Sure I miss my Starbucks, going to and fro as I please…but more than anything we just want to stop the spread and stay healthy.  At the end of each day I thank God for that.  We do not get any takeout as this virus can live on surfaces for a very long time.  I have done one small Target Delivery last week so that my kids will have a little something special Easter morning.  We also haven’t gone anywhere since we are good with groceries and honestly there’s no reason for us to be out and about.  I think maybe a drive would be nice, but we also don’t want to waste gas money.

I’ve been working out daily, getting outside with the kids and dogs, having ‘tea parties’ after dinner and if you haven’t downloaded the app House Party, you are missing out!! Lots of fun happy hours around here.  We are not stressing over what we can’t control, but we are sharpening our saws and really putting forth the effort to help make us even better and stronger when this is all said and done.

So wherever you’re at, it’s okay to feel whatever it is you’re feeling.  Once I “got that” I have been doing better I think.  I was feeling bad for feeling bad, since “I don’t have it as bad as someone else”–but our feelings don’t work that way.  It’s okay and you should all yourself to feel the hurt, anger, frustration, sadness, loneliness etc…and then make a plan to move on.

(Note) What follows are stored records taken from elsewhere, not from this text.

==> design/flow/design.v <==
module lab4_2(input wire en, input wire reset,input wire clk,input wire dir,input wire record,
output wire [3:0]DIGIT,output wire[6:0]DISPLAY,output wire max,output wire min);
        wire clk23;
        wire clk25;
        wire clk13;
        wire clk16;
        wire en_de;
        wire en_pul;
        wire dir_de;
        wire dir_pul;
        wire record_de;
        wire record_pul;
        clk_divider #(23)clk1 (.clk(clk),.clk_div(clk23));
        clk_divider #(25)clk2 (.clk(clk),.clk_div(clk25));
        clk_divider #(13)clk3 (.clk(clk),.clk_div(clk13));
        clk_divider #(16)clk4 (.clk(clk),.clk_div(clk16));
        debounce de1(.pb_debounced(en_de),.pb(en),.clk(clk13));
        onepulse on1(.clk(clk23),.pb_debounced(en_de),.pb_1pulse(en_pul));
        debounce de2(.pb_debounced(dir_de),.pb(dir),.clk(clk13));
        onepulse on2(.clk(clk23),.pb_debounced(dir_de),.pb_1pulse(dir_pul));
        debounce de3(.pb_debounced(record_de),.pb(record),.clk(clk13));
        onepulse on3(.clk(clk23),.pb_debounced(record_de),.pb_1pulse(record_pul));
        wire [3:0]lastnum;
        wire [3:0]num;
        reg [3:0]nextBCD0 ;
        reg [3:0]nextBCD1 ;
        reg [3:0]nextBCD2 ;
        reg [3:0]nextBCD3 ;
        reg [6:0] display;
        reg [3:0] digit;
        reg enable;
        reg nextenable;
        reg [3:0] val;
        reg [3:0] BCD0;
        reg [3:0] BCD1;
        reg [3:0] BCD2;
        reg [3:0] BCD3;
        reg mini;
        reg maxi;
        reg dire;
        reg nextdir;
        reg rcd;
        always@(*)
            begin
                if(reset==1'b1) begin nextBCD0=4'b0000;nextBCD1=4'b0000;
                nextenable=1'b0; nextdir=1'b1;maxi=1'b0; mini=1'b0; end
                else
                    begin
                        if(en_pul==1'b1) begin nextenable=~enable; end
                        else begin nextenable=enable; end
                        if(enable==1'b0)
                            begin
                                maxi=1'b0;
                                mini=1'b0;
                                nextBCD1=BCD1;
                                nextBCD0=BCD0;
                            end
                        else
                            begin
                            if(dir_pul==1'b1) begin nextdir=~dire; end
                                if(dire==1'b1)
                                    begin
                                        if(BCD0==4'b1001&&BCD1==4'b1001)
                                            begin
                                                maxi=1'b1;
                                                mini=1'b0;
                                                nextBCD1=BCD1;
                                                nextBCD0=BCD0;
                                            end   
                                        else if(BCD0==4'b1001&&BCD1!=4'b1001)
                                            begin
                                                maxi=1'b0;
                                                mini=1'b0;
                                                nextBCD1=BCD1+1;
                                                nextBCD0=4'b0000;
                                            end
                                        else 
                                            begin
                                                maxi=1'b0;
                                                mini=1'b0;
                                                nextBCD0=BCD0+1;
                                                nextBCD1=BCD1;
                                            end
                                    end
                                else
                                    begin
                                        if(BCD0==4'b0000&&BCD1==4'b0000)
                                            begin
                                                maxi=1'b0;
                                                mini=1'b1;
                                                nextBCD1=BCD1;
                                                nextBCD0=BCD0;
                                            end   
                                        else if(BCD0==4'b0000&&BCD1!=4'b0000)
                                            begin
                                                maxi=1'b0;
                                                mini=1'b0;
                                                nextBCD1=BCD1-1;
                                                nextBCD0=4'b1001;
                                            end
                                        else 
                                            begin
                                                maxi=1'b0;
                                                mini=1'b0;
                                                nextBCD0=BCD0-1;
                                                nextBCD1=BCD1;
                                            end
                                    end
                            end
                    end
                case(val)
                    4'b0000: begin display=7'b0000001; end
                    4'b0001: begin display=7'b1001111; end
                    4'b0010: begin display=7'b0010010; end
                    4'b0011: begin display=7'b0000110; end
                    4'b0100: begin display=7'b1001100; end
                    4'b0101: begin display=7'b0100100; end
                    4'b0110: begin display=7'b0100000; end
                    4'b0111: begin display=7'b0001111; end
                    4'b1000: begin display=7'b0000000; end
                    4'b1001: begin display=7'b0000100; end
                    default:  begin display=7'b0000001; end
                endcase  
            end
        always@(posedge clk23,posedge reset)
            begin
                if(reset==1'b1)
                    begin
                        BCD2<=4'b0000;
                        BCD3<=4'b0000;
                    end
                else 
                    begin
                        if(record_pul==1'b1) begin BCD2<=BCD0; BCD3<=BCD1; end
                        else begin BCD2<=BCD2; BCD3<=BCD3; end
                    end              
            end
        always@(posedge clk23)  
            begin
                enable<=nextenable;
                dire<=nextdir;
            end
        always@(posedge clk25, posedge reset)  
            begin
                if(reset==1'b1)
                    begin
                        BCD0<=4'b0000;
                        BCD1<=4'b0000;
                    end
                else
                    begin
                        BCD0<=nextBCD0;
                        BCD1<=nextBCD1;
                    end
            end
        always@(posedge clk13)
            begin
                case(digit)
                4'b1110: begin val=BCD1; digit=4'b1101; end
                4'b1101: begin val=BCD2; digit=4'b1011; end
                4'b1011: begin val=BCD3; digit=4'b0111; end
                default: begin val=BCD0; digit=4'b1110; end
                endcase
            end
        assign DISPLAY=display;
        assign DIGIT=digit;
        assign max=maxi;
        assign min=mini;
endmodule
module clk_divider(clk,clk_div);
    parameter n = 4;
    input clk;
    output clk_div;
    reg [n-1:0] num;
    wire [n-1:0] nextnum;
    always@(posedge clk)
        begin
            num=nextnum;
        end
    assign nextnum=num+1;
    assign clk_div=num[n-1];
endmodule
module debounce(pb_debounced,pb,clk);
    output pb_debounced;
    input pb;
    input clk;
    reg[3:0] shift_reg;
    always@(posedge clk)
        begin 
            shift_reg[3:1] <= shift_reg[2:0];
            shift_reg[0] <= pb;
        end
    assign pb_debounced=(shift_reg==4'b1111)?1'b1:1'b0;
endmodule
module onepulse (pb_debounced, clk, pb_1pulse);
    input pb_debounced;
    input clk;
    output pb_1pulse;
    reg pb_1pulse;
    reg pb_debounced_delay;
    always @(posedge clk) 
    begin
        pb_debounced_delay <= pb_debounced;
        if (pb_debounced == 1'b1 & pb_debounced_delay == 1'b0)
            begin
                pb_1pulse <= 1'b1;
            end
        else
            begin
                pb_1pulse <= 1'b0;
            end
    end
endmodule
==> design/flow/run.sh <==
#!/bin/bash
# OpenROAD 26Q1-2900-gdf79404cd8, Yosys 0.63+post, stock flow scripts
make -C /OpenROAD-flow-scripts/flow DESIGN_CONFIG=/design/flow/config.mk WORK_HOME=/design/flow/orfs finish
==> design/flow/config.mk <==
export PLATFORM = sky130hd
export DESIGN_NAME = lab4_2
export DESIGN_NICKNAME = lab4_2
export VERILOG_FILES = /design/flow/design.v
export SDC_FILE = /design/flow/constraint.sdc
export NUM_CORES = 4
export LEC_CHECK = 1
export CORE_UTILIZATION = 50
==> design/flow/constraint.sdc <==
current_design lab4_2

set clk_period 3.6
set clk_io_pct 0.2

create_clock -name clk0 -period $clk_period [get_ports {clk}]

set non_clock_inputs [all_inputs -no_clocks]
set_input_delay [expr $clk_period * $clk_io_pct] -clock clk0 $non_clock_inputs
set_output_delay [expr $clk_period * $clk_io_pct] -clock clk0 [all_outputs]
==> results.json <==
{
  "status": "finished clean",
  "synth-edff-count": 0,
  "tool_warnings": 31,
  "min_path_type": "flip-flop to flip-flop",
  "worstPathMaxFanout": 11,
  "drive_gt1_share_pct": 7.47,
  "top_usage_layer": "met1",
  "tightest_slew_ps": 668,
  "clkTransAtPathRegs_ps": 60,
  "chipArea_sq_um": 8860,
  "met1_usage_pct": 25.3,
  "wl_per_cell_microns": 11.7,
  "r2r-end": "clk2.num[23]$_DFF_P_",
  "end_kind": "primary output",
  "antenna_found_initial": 0,
  "die_w_microns": 94.1,
  "fin_crit_sh_pct": 87.7,
  "fmax_mhz": 317,
  "synth_warnings": 7,
  "syn2layout_area_growth_pct": 9.82,
  "cts_tree": "built",
  "avgSynthCellArea_sq_um": 10.8,
  "start_kind": "input port",
  "worstRegToRegCells": 5,
  "worstPathRequired_ps": 2880,
  "flop_cell": "dfxtp_1",
  "setup_viol": 0,
  "p_int_uw": 937,
  "antenna-diode-count": 0,
  "postCtsHoldBufs": 0,
  "rsz0062_at_grt": "false",
  "seqPwrFrac_pct": 57.3,
  "grt_remaining_overflow": 0,
  "h-tree-depth": 3,
  "fin_worst_skew_ps": 7.66,
  "cts_resized": 0,
  "top_cell": "dfxtp_1",
  "drtPass1Iterations": 5,
  "whs_endpoint": "clk2.num[0]$_DFF_P_",
  "fin_util_pct": 56.7,
  "grt_start_max_net_pins": 25,
  "numPortBuffers": 17,
  "p_sw_share_pct": 20.6,
  "grtUsageMet2_pct": 23.3,
  "top_area_cell": "dfxtp_1",
  "cts_made_buffers": 9,
  "vias": 2652,
  "dr.first_iter.drc_count": 63,
  "crit_arrival_ps": 2440,
  "grt_first_pass_wirelength_mm": 10.8,
  "coreArea_sq_um": 8220,
  "gp_congestion": 0.805,
  "async_flop_share_pct": 14.7,
  "cts-root-buf": "clkbuf_8",
  "topCellsByArea": "dfxtp_1 (43%), dfrtp_1 (9.4%), xnor2_1 (8.9%), ha_1 (3.8%), xor2_1 (3.7%)",
  "stdcell_count": 520,
  "cts_buffer_depth": 2,
  "largest_register_ffs": 25,
  "viasPerCell": 5.10,
  "clock_latency_ps": 330,
  "grt_usage_pct": 15.6,
  "reg2reg_from": "clk2.num[2]$_DFF_P_",
  "yosysChipArea_sq_um": 4240,
  "p_switching_uw": 244,
  "grt_use_met3_pct": 2.80,
  "comb_power_share_pct": 1.6,
  "drc_errors": 0,
  "io_pins": 18,
  "synthCells": 391,
  "p_total_uw": 1180,
  "maxCapViolations": 0,
  "hp-start": "clk2.num[0]$_DFF_P_",
  "min_path_cells": 1,
  "drt_wl_total_mm": 6.09,
  "unclocked_regs": 48,
  "power_density_nw_per_um2": 253,
  "top_cell_area_share_pct": 43.4,
  "ir_drop_mv": 0.289,
  "post_cts_buffers": 0,
  "clockPowerShare_pct": 41.1,
  "synth.distinct_cells": 50,
  "num_rows": 33,
  "reg2reg_setup_slack_ps": 1810,
  "syn-cell-area_sq_um": 4240,
  "p_leak_uw": 0.00179,
  "drtAntennaViolNets": 0,
  "fp_util_pct": 51.6,
  "slew_viol_final": 0,
  "period_minus_slack_ps": 3160,
  "path_class": "input port to primary output",
  "grt_pass1_vias": 2413,
  "dp_hpwl_mm": 4.43,
  "synth_flops": 109,
  "dp_cells": 507,
  "hold_viol": 0,
  "untimed_endpoints": 59,
  "maxSlewHeadroom_pct": 55.4,
  "tns_ps": 0,
  "yosysCellCount": 391,
  "netlist_top_cells_count": "dfxtp_1 (92), xnor2_1 (43), nand3_1 (26)",
  "die_y_microns": 94.1
}
==> per-layer routing <==
metal | wire (microns) | part of all wire [%]
met5 | 0 | 0
met4 | 60 | 0.99
met3 | 194 | 3.2
met2 | 2640 | 43
met1 | 3190 | 52
==> critical path, stage by stage <==
cell	delay, ps
clkdlybuf4s50_1	580
nor2_1	320
and3_1	230
and2_1	130
clkdlybuf4s50_1	450
==> power groups by stage <==
stage	Clock, uW	Combinational (uW)	Sequential, uW
CTS	501	19.6	676
global route	532	21.4	675
finish	485	19.3	676
==> logic make-up after synthesis <==
kind of cell | Yosys count | synth area share, %
compound gates | 37 | 6.20
simple gates | 134 | 18.0
buf+inv | 24 | 2.57
fa+ha+maj | 14 | 4.31
latches | 1 | 0.354
xor+xnor | 61 | 12.6
mux | 12 | 3.10
flops | 108 | 52.9
==> area by class of cell <==
type / count / area (sq um)
repair buffers: 18 / 178
clock inverters: 3 / 15.0
multi-input cells: 258 / 1880
clock buffers: 10 / 138
flip-flops and latches: 109 / 2260
fillers: 701 / 3560
inverters: 17 / 63.8
well taps: 105 / 131
==> how the worst max path moves through the flow <==
stage | start | to | slack [ps]
final | reset | min | 440
after global routing | reset | min | 350
after CTS | reset | min | 450
==> cell usage in the layout, fill, tap and decap left out, types with 3 or more instances in the layout <==
master / n
a21o_1: 3
a21oi_1: 10
and2_1: 3
and3_1: 10
and4_1: 8
clkbuf_8: 10
clkdlybuf4s50_1: 17
clkinv_2: 3
dfrtp_1: 16
dfxtp_1: 92
ha_1: 13
inv_1: 17
mux2_2: 9
mux2i_1: 3
nand2_1: 23
nand3_1: 26
nand3b_1: 8
nand4_1: 11
nor2_1: 18
nor2b_1: 4
nor3_1: 7
nor3b_1: 3
o21ai_0: 5
xnor2_1: 43
xor2_1: 18
==> metrics by stage <==
| stage | area [sq um] | hold slack [ps] | worst slack [ps] |
|---|---|---|---|
| 2_1_floorplan | 4240 | 383 | 1370 |
| 3_3_place_gp | 4510 | 398 | 449 |
| 3_5_place_dp | 4510 | 400 | 449 |
| 4_1_cts | 4660 | 415 | 452 |
| 5_1_grt | 4660 | 434 | 351 |
| 6_report | 4660 | 413 | 442 |
No activity file was given, so power comes from the tool's default toggle rates.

I have this belief that humans are going to come out of this one of two ways: I can make the most out of the situation and realize we’ll never get this time back, so use it wisely.  Drink the water, eat the healthy foods, relax and enjoy family and little pleasures.  Workout and become the best, strongest version of me that I haven’t even ever seen.  I can put the time in to study, grow with Joe in business and strengthen our marriage.

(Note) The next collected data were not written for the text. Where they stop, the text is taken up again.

File: flow/run.sh
#!/bin/bash
# OpenROAD 26Q1-2900-gdf79404cd8, Yosys 0.63+post, stock flow scripts
make -C /OpenROAD-flow-scripts/flow DESIGN_CONFIG=/design/flow/config.mk WORK_HOME=/design/flow/orfs finish
File: flow/config.mk
export PLATFORM = sky130hd
export DESIGN_NAME = lab4_1
export DESIGN_NICKNAME = lab4_1
export VERILOG_FILES = /design/flow/design.v
export SDC_FILE = /design/flow/constraint.sdc
export NUM_CORES = 4
export LEC_CHECK = 1
export CORE_AREA = 10 10 105 105
export DIE_AREA = 0 0 115 115
File: flow/constraint.sdc
current_design lab4_1

set clk_period 2.5
set clk_io_pct 0.2

create_clock -name clk0 -period $clk_period [get_ports {clk}]

set non_clock_inputs [all_inputs -no_clocks]
set_input_delay [expr $clk_period * $clk_io_pct] -clock clk0 $non_clock_inputs
set_output_delay [expr $clk_period * $clk_io_pct] -clock clk0 [all_outputs]
File: flow/design.v
module lab4_1(input wire [15:0]SW, input wire clk, input wire reset, 
            output wire [3:0]DIGIT, output wire [6:0]DISPLAY);
        reg [4:0] val;
        reg nextvalue;
        reg [3:0] digit;
        reg [6:0] display;
        reg [3:0] BCD0;
        reg [3:0] BCD1;
        reg [3:0] BCD2;
        reg [3:0] BCD3;
        wire clk13;
        clock_div clk1(.clk(clk),.clk_div(clk13));
        always@(*)
            begin
                if(reset==1'b1)
                    begin
                        BCD0=4'b0000;
                        BCD1=4'b0000;
                        BCD2=4'b0000;
                        BCD3=4'b0000;
                    end
                else
                    begin
                        BCD0=SW[3:0];
                        BCD1=SW[7:4];
                        BCD2=SW[11:8];
                        BCD3=SW[15:12];
                    end
                case(val)
                4'b0000: begin display=7'b0000001; end
                4'b0001: begin display=7'b1001111; end
                4'b0010: begin display=7'b0010010; end
                4'b0011: begin display=7'b0000110; end
                4'b0100: begin display=7'b1001100; end
                4'b0101: begin display=7'b0100100; end
                4'b0110: begin display=7'b0100000; end
                4'b0111: begin display=7'b0001111; end
                4'b1000: begin display=7'b0000000; end
                default:  begin display=7'b0000100; end
                endcase
            end
            always@(posedge clk13)
                begin
                    case(digit)
                    4'b1110: begin val=BCD1; digit=4'b1101; end
                    4'b1101: begin val=BCD2; digit=4'b1011; end
                    4'b1011: begin val=BCD3; digit=4'b0111; end
                    4'b0111: begin val=BCD0; digit=4'b1110; end
                    default: begin val=BCD0; digit=4'b1110; end 
                    endcase
                end
        assign DISPLAY=display;        
        assign DIGIT=digit;
endmodule
`flow/design.v`:
```
module bitwise_not (
  input in,
  output not_
);
  assign not_ = ~in;
endmodule
module csea_level (
  input [7:0]x,
  input [7:0]y,
  input previous_c_out,
  output [7:0]z,
  output next_c_out
);
  wire [7:0]z_0;
  wire [7:0]z_1;
  wire c_out_0;
  wire c_out_1;
  rca8 adder_0 (
    .x(x),
    .y(y),
    .c_in(1'b0),
    .z(z_0),
    .c_out(c_out_0)
  );
  rca8 adder_1 (
    .x(x),
    .y(y),
    .c_in(1'b1),
    .z(z_1),
    .c_out(c_out_1)
  );
  mux2to1 #(.w(8)) sum_mux (
    .in_0(z_0),
    .in_1(z_1),
    .sel(previous_c_out),
    .out(z)
  );
  mux2to1 #(.w(1)) carry_mux (
    .in_0(c_out_0),
    .in_1(c_out_1),
    .sel(previous_c_out),
    .out(next_c_out)
  );
endmodule
module fac (
  input x,
  input y,
  input c_in,
  output z,
  output c_out
);
  assign z = x ^ y ^ c_in;
  assign c_out = x & y | x & c_in | y & c_in;
endmodule
module ml_csea_8 #(parameter w = 64)(
  input [w-1:0]x,
  input [w-1:0]y,
  input c_in,
  output [w-1:0]z
);
  generate
    wire [((w-1)/8 - 1):0]intern_carry;
    genvar i;
    for(i = 0 ; i < (w-1)/8 ; i = i + 1) begin: instances
      if(i == 0)
        rca8 adder( .x(x[7:0]), .y(y[7:0]), .c_in(c_in), .z(z[7:0]), .c_out(intern_carry[0]) );
      else if(i == (w-1)/8 - 1)
      begin
        csea_level ml_adder( .x(x[w-2:w-9]), .y(y[w-2:w-9]), .previous_c_out(intern_carry[(w-1)/8 - 2]), .z(z[w-2:w-9]), .next_c_out(intern_carry[(w-1)/8 - 1]) );
        fac adder( .x(x[w-1]), .y(y[w-1]), .c_in(intern_carry[(w-1)/8 - 1]), .z(z[w-1]), .c_out() );
      end
      else
        csea_level ml_adder( .x(x[8*i+7:8*i]), .y(y[8*i+7:8*i]), .previous_c_out(intern_carry[i-1]), .z(z[8*i+7:8*i]), .next_c_out(intern_carry[i]) );
    end
  endgenerate
endmodule
module mux2to1 #(parameter w = 1)(
  input [w-1:0]in_0,
  input [w-1:0]in_1,
  input sel,
  output [w-1:0]out
);
  assign out = sel ? in_1 : in_0;
endmodule
module not_wordgate #(parameter w = 64)(
  input [w-1:0]in,
  output [w-1:0]NOT
);
  generate
    genvar i;
    for(i = 0 ; i < w ; i = i + 1) begin: not_gates
      bitwise_not gate(.in(in[i]), .not_(NOT[i]));
    end
  endgenerate
endmodule
module rca8 (
  input [7:0]x,
  input [7:0]y,
  input c_in,
  output [7:0]z,
  output c_out
);
  generate
    wire intern_carry[6:0];
    genvar i;
    for(i = 0 ; i < 8 ; i = i + 1) begin: instances
      if(i == 0)
        fac inst(.x(x[0]), .y(y[0]), .c_in(c_in), .z(z[0]), .c_out(intern_carry[0]));
      else if(i == 7)
        fac inst(.x(x[7]), .y(y[7]), .c_in(intern_carry[6]), .z(z[7]), .c_out(c_out));
      else
        fac inst(.x(x[i]), .y(y[i]), .c_in(intern_carry[i-1]), .z(z[i]), .c_out(intern_carry[i]));
    end
  endgenerate
endmodule
module substractor (
  input [64:0]x,
  input [64:0]y,
  output [127:0]z
);
  wire [64:0]not_y;
  not_wordgate #(.w(65)) uut_not (
    .in(y),
    .NOT(not_y)
  );
  ml_csea_8 uut_adder (
    .x(x),
    .y(not_y),
    .c_in(1'b1),
    .z(z)
  );
endmodule
```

Or I can become miserable, lazy, negative, gain weight, cause emotional trauma and stress to my children, and probably drive my husband crazy (more than I already do!)

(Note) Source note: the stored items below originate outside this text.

File: /design/flow/config.mk
export PLATFORM = sky130hd
export DESIGN_NAME = sh_reg
export DESIGN_NICKNAME = sh_reg
export VERILOG_FILES = /design/flow/design.v
export SDC_FILE = /design/flow/constraint.sdc
export NUM_CORES = 4
export LEC_CHECK = 1
export CORE_UTILIZATION = 40
File: /design/flow/run.sh
#!/bin/bash
# OpenROAD 26Q1-2900-gdf79404cd8, Yosys 0.63+post, stock flow scripts
make -C /OpenROAD-flow-scripts/flow DESIGN_CONFIG=/design/flow/config.mk WORK_HOME=/design/flow/orfs finish
File: /design/flow/design.v
module sh_reg #(parameter w = 64, parameter d = 1)(
  input clk,
  input rst_b,
  input load,
  input sh,
  input [2:0]sh_mode,
  input [d-1:0]sh_in,
  input [w-1:0]in,
  output reg [w-1:0]q
);
  reg [w-1:0]qq;
  initial begin
    qq = 0;
  end
  always @(posedge clk) begin
    if(load)
      qq = in;
    if(sh)
      case(sh_mode)
        3'b000: qq = {qq[w-1-d:0], {d{1'b0}}};  
        3'b001: qq = {{d{1'b0}}, qq[w-1:d]};  
        3'b010: qq = {qq[w-1-d:0], {d{1'b0}}};  
        3'b011: qq = {{d{qq[w-1]}}, qq[w-1:d]};  
        3'b100: qq = {qq[w-1-d:0], qq[w-1:w-d]};  
        3'b101: qq = {qq[d-1:0], qq[w-1:d]};  
        3'b110: qq = {qq[w-1-d:0], sh_in};  
        3'b111: qq = {sh_in, qq[w-1:d]};  
      endcase
  end
  always @(posedge clk or negedge rst_b) begin
    if(!rst_b)
      q <= {w{1'b0}};
    else
      q <= qq;
  end
endmodule
File: /design/flow/constraint.sdc
current_design sh_reg

set clk_period 1.9
set clk_io_pct 0.2

create_clock -name clk0 -period $clk_period [get_ports {clk}]

set non_clock_inputs [all_inputs -no_clocks]
set_input_delay [expr $clk_period * $clk_io_pct] -clock clk0 $non_clock_inputs
set_output_delay [expr $clk_period * $clk_io_pct] -clock clk0 [all_outputs]
==> run.sh <==
#!/bin/bash
# OpenROAD 26Q1-2900-gdf79404cd8, Yosys 0.63+post, stock flow scripts
make -C /OpenROAD-flow-scripts/flow DESIGN_CONFIG=/design/flow/config.mk WORK_HOME=/design/flow/orfs finish
==> config.mk <==
export PLATFORM = sky130hd
export DESIGN_NAME = cache_bank_core
export DESIGN_NICKNAME = cache_bank_core
export VERILOG_FILES = /design/flow/design.v
export SDC_FILE = /design/flow/constraint.sdc
export NUM_CORES = 4
export LEC_CHECK = 1
export CORE_UTILIZATION = 50
==> constraint.sdc <==
current_design cache_bank_core

set clk_period 5.9
set clk_io_pct 0.2

create_clock -name clk0 -period $clk_period [get_ports {clk}]

set non_clock_inputs [all_inputs -no_clocks]
set_input_delay [expr $clk_period * $clk_io_pct] -clock clk0 $non_clock_inputs
set_output_delay [expr $clk_period * $clk_io_pct] -clock clk0 [all_outputs]
**design/flow/run.sh**
```bash
#!/bin/bash
# OpenROAD 26Q1-2900-gdf79404cd8, Yosys 0.63+post, stock flow scripts
make -C /OpenROAD-flow-scripts/flow DESIGN_CONFIG=/design/flow/config.mk WORK_HOME=/design/flow/orfs finish
```
**design/flow/config.mk**
```make
export PLATFORM = sky130hd
export DESIGN_NAME = display_letters
export DESIGN_NICKNAME = display_letters
export VERILOG_FILES = /design/flow/design.v
export SDC_FILE = /design/flow/constraint.sdc
export NUM_CORES = 4
export LEC_CHECK = 1
export CORE_UTILIZATION = 40
```
**design/flow/constraint.sdc**
```tcl
current_design display_letters

set clk_period 7.3
set clk_io_pct 0.2

create_clock -name clk0 -period $clk_period

set non_clock_inputs [all_inputs -no_clocks]
set_input_delay [expr $clk_period * $clk_io_pct] -clock clk0 $non_clock_inputs
set_output_delay [expr $clk_period * $clk_io_pct] -clock clk0 [all_outputs]
```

It’s our choice.  We can evolve and become great or we can fizzle out and be left behind.  This world needs us to step up and shine now more than ever.  And in a few more months? Even more so.  This is not going to be a quick fix —this is going to take awhile for things to go back to normal.

Now that I feel like we’ve gotten into a groove and the initial shock factors are over, I hope to make more time to spend here on this blog.  I have lots of recipes I’ve been trying and I hope to read lots of books! (Luckily I grabbed a small stack of books from the library before we went into quarantine!)

I hope that you and your loved ones are staying safe and healthy and that you too can make use of this unexpected extra time.  And if you’re one of the heroes on the front line, I am praying and sending so much love and light to you!  Thank you to everyone who is making a positive difference during this time.